Figure 5. Cell orientation follows the plant’s topographical cues.

a, Conceptual illustration of the method used for the quantification of orientation angle (OA) between the mammalian cell and the underlying plant structure. b, Only 15% of the cells seeded on monolayer had an OA < 20°, whereas more than 40% of the cells seeded on Solenostemon were aligned with the stem’s topography (OA<20°). n=3, p<0.05, One-way ANOVA followed by Dunnett’s multiple comparisons test. c–f, Rhodamine-phalloidin staining of actin filaments (red) and DAPI staining of nuclei (blue) of hDFs cultured on monolayer (c), Solenostemon (d), Parsley (e), and Vanilla leaves (f), scalebars 100 μm. Cells appear to follow the topographical cues of each of the plant tissues. g, Color-enhanced SEM micrograph of hDFs seeded on parsley stems shows that cells grow preferably in the concave areas of the plant tissues. h, SEM micrograph displaying the surface topography of an Anthurium waroqueanum stem. i, hDF seeded on Anthurium stems conform into a pattern reminiscent of the plant topography. Actin filaments were stained red with Rhodamine-phalloidine nuclei stained blue with dapi. j, Color-enhanced SEM micrograph displaying a hDF cell adhering on the surface of a summer lilac leaf. k, SEM micrograph showing a cross-section of a Schoenoplectus tabernaemontani stem. l, DAPI staining of hDF cultured on a Schoenoplectus tabernaemontani stem for 30 days.
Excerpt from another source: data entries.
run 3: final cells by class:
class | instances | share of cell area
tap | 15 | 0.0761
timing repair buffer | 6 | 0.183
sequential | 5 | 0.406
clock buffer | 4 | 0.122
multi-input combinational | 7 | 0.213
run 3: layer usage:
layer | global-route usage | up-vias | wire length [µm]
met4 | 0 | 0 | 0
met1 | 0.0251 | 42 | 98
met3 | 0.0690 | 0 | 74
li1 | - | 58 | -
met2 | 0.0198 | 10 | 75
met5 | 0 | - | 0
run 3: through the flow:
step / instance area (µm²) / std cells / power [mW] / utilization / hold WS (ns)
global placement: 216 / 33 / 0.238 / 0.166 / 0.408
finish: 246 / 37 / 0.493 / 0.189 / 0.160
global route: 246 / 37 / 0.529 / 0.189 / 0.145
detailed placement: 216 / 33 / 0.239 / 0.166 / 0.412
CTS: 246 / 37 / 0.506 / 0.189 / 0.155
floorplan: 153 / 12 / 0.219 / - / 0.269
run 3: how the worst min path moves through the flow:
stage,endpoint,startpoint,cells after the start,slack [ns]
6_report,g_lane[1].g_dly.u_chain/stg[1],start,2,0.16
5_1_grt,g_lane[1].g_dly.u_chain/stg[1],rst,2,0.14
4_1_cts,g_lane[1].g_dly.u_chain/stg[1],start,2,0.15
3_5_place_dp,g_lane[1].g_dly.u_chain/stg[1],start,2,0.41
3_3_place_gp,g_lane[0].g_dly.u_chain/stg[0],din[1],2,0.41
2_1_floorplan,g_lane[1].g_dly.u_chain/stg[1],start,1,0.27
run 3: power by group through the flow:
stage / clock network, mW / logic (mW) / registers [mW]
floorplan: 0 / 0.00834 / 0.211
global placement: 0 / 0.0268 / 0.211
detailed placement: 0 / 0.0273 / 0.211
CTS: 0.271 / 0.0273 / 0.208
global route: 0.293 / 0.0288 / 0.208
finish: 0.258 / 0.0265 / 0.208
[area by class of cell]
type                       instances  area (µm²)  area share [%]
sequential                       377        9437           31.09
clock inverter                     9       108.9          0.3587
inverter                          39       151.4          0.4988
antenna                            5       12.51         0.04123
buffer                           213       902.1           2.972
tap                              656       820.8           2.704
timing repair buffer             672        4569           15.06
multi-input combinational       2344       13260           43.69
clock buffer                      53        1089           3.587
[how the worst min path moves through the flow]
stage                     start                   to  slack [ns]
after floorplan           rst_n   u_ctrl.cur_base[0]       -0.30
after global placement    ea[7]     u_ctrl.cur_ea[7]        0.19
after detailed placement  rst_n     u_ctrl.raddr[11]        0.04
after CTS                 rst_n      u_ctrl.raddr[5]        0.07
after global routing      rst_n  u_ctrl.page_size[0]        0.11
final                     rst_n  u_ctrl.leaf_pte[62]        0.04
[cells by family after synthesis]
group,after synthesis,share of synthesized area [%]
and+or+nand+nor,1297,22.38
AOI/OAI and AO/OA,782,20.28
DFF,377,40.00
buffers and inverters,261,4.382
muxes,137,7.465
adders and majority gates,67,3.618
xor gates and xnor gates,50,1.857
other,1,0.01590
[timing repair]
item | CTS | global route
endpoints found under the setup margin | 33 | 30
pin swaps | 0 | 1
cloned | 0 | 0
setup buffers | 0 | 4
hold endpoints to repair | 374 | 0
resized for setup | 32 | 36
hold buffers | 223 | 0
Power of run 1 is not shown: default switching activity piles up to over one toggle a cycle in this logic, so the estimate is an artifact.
[src/rtl/gpio_bank_pkg.sv]
package gpio_bank_pkg;

    localparam int unsigned OFS_DIR  = 'h00;
    localparam int unsigned OFS_DOUT = 'h04;
    localparam int unsigned OFS_SET  = 'h08;
    localparam int unsigned OFS_CLR  = 'h0C;
    localparam int unsigned OFS_DIN  = 'h10;

    typedef enum logic [2:0] {
        SEL_NONE = 3'd0,
        SEL_DIR  = 3'd1,
        SEL_DOUT = 3'd2,
        SEL_SET  = 3'd3,
        SEL_CLR  = 3'd4,
        SEL_DIN  = 3'd5
    } reg_sel_e;

endpackage

[src/rtl/gpio_addr_decode.sv]
module gpio_addr_decode
    import gpio_bank_pkg::*;
#(
    parameter int unsigned ADDR_W = 8
) (
    input  logic [ADDR_W-1:0] addr,
    output reg_sel_e          sel
);

    localparam logic [ADDR_W-1:0] A_DIR  = ADDR_W'(OFS_DIR);
    localparam logic [ADDR_W-1:0] A_DOUT = ADDR_W'(OFS_DOUT);
    localparam logic [ADDR_W-1:0] A_SET  = ADDR_W'(OFS_SET);
    localparam logic [ADDR_W-1:0] A_CLR  = ADDR_W'(OFS_CLR);
    localparam logic [ADDR_W-1:0] A_DIN  = ADDR_W'(OFS_DIN);

    always_comb begin
        sel = SEL_NONE;
        if (addr == A_DIR) begin
            sel = SEL_DIR;
        end else if (addr == A_DOUT) begin
            sel = SEL_DOUT;
        end else if (addr == A_SET) begin
            sel = SEL_SET;
        end else if (addr == A_CLR) begin
            sel = SEL_CLR;
        end else if (addr == A_DIN) begin
            sel = SEL_DIN;
        end
    end

endmodule

[src/rtl/gpio_in_sync.sv]
module gpio_in_sync #(
    parameter int unsigned WIDTH  = 16,
    parameter int unsigned STAGES = 2
) (
    input  logic             clk,
    input  logic             rst_n,
    input  logic [WIDTH-1:0] raw_in,
    output logic [WIDTH-1:0] sync_out
);

    logic [STAGES-1:0][WIDTH-1:0] stage_d;
    logic [STAGES-1:0][WIDTH-1:0] stage_q;

    always_comb begin
        stage_d[0] = raw_in;
    end

    generate
        for (genvar s = 1; s < STAGES; s++) begin : g_stage
            always_comb begin
                stage_d[s] = stage_q[s-1];
            end
        end
    endgenerate

    always_ff @(posedge clk or negedge rst_n) begin
        if (!rst_n) begin
            stage_q <= '0;
        end else begin
            stage_q <= stage_d;
        end
    end

    assign sync_out = stage_q[STAGES-1];

endmodule

[src/rtl/gpio_rd_mux.sv]
module gpio_rd_mux
    import gpio_bank_pkg::*;
#(
    parameter int unsigned NUM_PINS = 16,
    parameter int unsigned DATA_W   = 32
) (
    input  reg_sel_e              sel,
    input  logic [NUM_PINS-1:0]   dir_val,
    input  logic [NUM_PINS-1:0]   dout_val,
    input  logic [NUM_PINS-1:0]   din_val,
    output logic [DATA_W-1:0]     rd_val
);

    always_comb begin
        rd_val = '0;
        unique case (sel)
            SEL_DIR:                     rd_val[NUM_PINS-1:0] = dir_val;
            SEL_DOUT, SEL_SET, SEL_CLR:  rd_val[NUM_PINS-1:0] = dout_val;
            SEL_DIN:                     rd_val[NUM_PINS-1:0] = din_val;
            default:                     rd_val = '0;
        endcase
    end

endmodule
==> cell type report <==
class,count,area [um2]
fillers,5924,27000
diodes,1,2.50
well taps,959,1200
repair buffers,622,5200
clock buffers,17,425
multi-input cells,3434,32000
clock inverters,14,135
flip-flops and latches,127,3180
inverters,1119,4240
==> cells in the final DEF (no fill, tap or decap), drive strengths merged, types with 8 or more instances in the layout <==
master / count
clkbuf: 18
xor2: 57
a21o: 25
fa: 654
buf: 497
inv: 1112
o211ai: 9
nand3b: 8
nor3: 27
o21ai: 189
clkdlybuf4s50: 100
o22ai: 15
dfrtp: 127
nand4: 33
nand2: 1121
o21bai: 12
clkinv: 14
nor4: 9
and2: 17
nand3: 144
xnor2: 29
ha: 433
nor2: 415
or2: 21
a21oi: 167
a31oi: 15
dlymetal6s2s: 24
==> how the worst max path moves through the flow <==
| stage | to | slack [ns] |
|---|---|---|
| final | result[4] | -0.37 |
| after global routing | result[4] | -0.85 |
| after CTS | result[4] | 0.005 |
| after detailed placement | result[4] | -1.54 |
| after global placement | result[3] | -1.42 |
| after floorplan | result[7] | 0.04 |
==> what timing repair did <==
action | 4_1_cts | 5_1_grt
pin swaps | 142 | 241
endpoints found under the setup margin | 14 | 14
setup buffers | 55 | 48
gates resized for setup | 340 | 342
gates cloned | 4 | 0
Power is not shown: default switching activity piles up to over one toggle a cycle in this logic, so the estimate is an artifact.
Scalebar 250 μm. m, Brightfield image of a summer lilac leaf after decellularization. Our decellularization protocol allowed for maintenance of the vasculature of the leaf. n–o, hDF seeded on a summer lilac leaf and live-stained with calcein (n) or stained using rhodamine-phalloidine, DAPI (o). Cells were expanded on the leaves for 4 days, and during this period they populated the entire leaf and grew around the vasculature, thereby using the leaf’s structure as a template. Scalebars 250 μm.